`config.mk`:
```
export PLATFORM = sky130hd
export DESIGN_NAME = line_follower_drive
export DESIGN_NICKNAME = d
export VERILOG_FILES = /design/src/hdl/drive_pkg.sv /design/src/hdl/pwm_cmd_if.sv /design/src/hdl/wheel_cmd_if.sv /design/src/hdl/duty_scaler.sv /design/src/hdl/line_follower_drive.sv /design/src/hdl/pwm_generator.sv /design/src/hdl/sensor_filter.sv /design/src/hdl/speed_ramp.sv
export SDC_FILE = /design/constraint.sdc
export NUM_CORES = 1
export LEC_CHECK = 0
export ABC_CLOCK_PERIOD_IN_PS = 15150
export BUFFER_PORTS_ARGS = -buffer_cell sky130_fd_sc_hd__buf_2
export CAP_MARGIN = 20
export CORE_MARGIN = 2
export CORE_UTILIZATION = 50
export CTS_CLUSTER_DIAMETER = 80
export CTS_CLUSTER_SIZE = 12
export DETAILED_ROUTE_END_ITERATION = 12
export MAX_ROUTING_LAYER = met4
export PLACE_DENSITY_LB_ADDON = 0.12
export SYNTH_ARGS = -nofsm -noshare
export SYNTH_HDL_FRONTEND = slang
export SYNTH_HIERARCHICAL = 1
export SYNTH_SLANG_ARGS = --single-unit
```
`constraint.sdc`:
```
create_clock -name clk -period 15.15 [get_ports clk]
set_input_delay 0 -clock clk [delete_from_list [all_inputs] [get_ports clk]]
set_output_delay 0 -clock clk [all_outputs]
set_load 0.01 [all_outputs]
```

> What to do: Retype all the data. Nothing may be left out or altered.

> Output below:
`config.mk`:
```
export PLATFORM = sky130hd
export DESIGN_NAME = line_follower_drive
export DESIGN_NICKNAME = d
export VERILOG_FILES = /design/src/hdl/drive_pkg.sv /design/src/hdl/pwm_cmd_if.sv /design/src/hdl/wheel_cmd_if.sv /design/src/hdl/duty_scaler.sv /design/src/hdl/line_follower_drive.sv /design/src/hdl/pwm_generator.sv /design/src/hdl/sensor_filter.sv /design/src/hdl/speed_ramp.sv
export SDC_FILE = /design/constraint.sdc
export NUM_CORES = 1
export LEC_CHECK = 0
export ABC_CLOCK_PERIOD_IN_PS = 15150
export BUFFER_PORTS_ARGS = -buffer_cell sky130_fd_sc_hd__buf_2
export CAP_MARGIN = 20
export CORE_MARGIN = 2
export CORE_UTILIZATION = 50
export CTS_CLUSTER_DIAMETER = 80
export CTS_CLUSTER_SIZE = 12
export DETAILED_ROUTE_END_ITERATION = 12
export MAX_ROUTING_LAYER = met4
export PLACE_DENSITY_LB_ADDON = 0.12
export SYNTH_ARGS = -nofsm -noshare
export SYNTH_HDL_FRONTEND = slang
export SYNTH_HIERARCHICAL = 1
export SYNTH_SLANG_ARGS = --single-unit
```
`constraint.sdc`:
```
create_clock -name clk -period 15.15 [get_ports clk]
set_input_delay 0 -clock clk [delete_from_list [all_inputs] [get_ports clk]]
set_output_delay 0 -clock clk [all_outputs]
set_load 0.01 [all_outputs]
```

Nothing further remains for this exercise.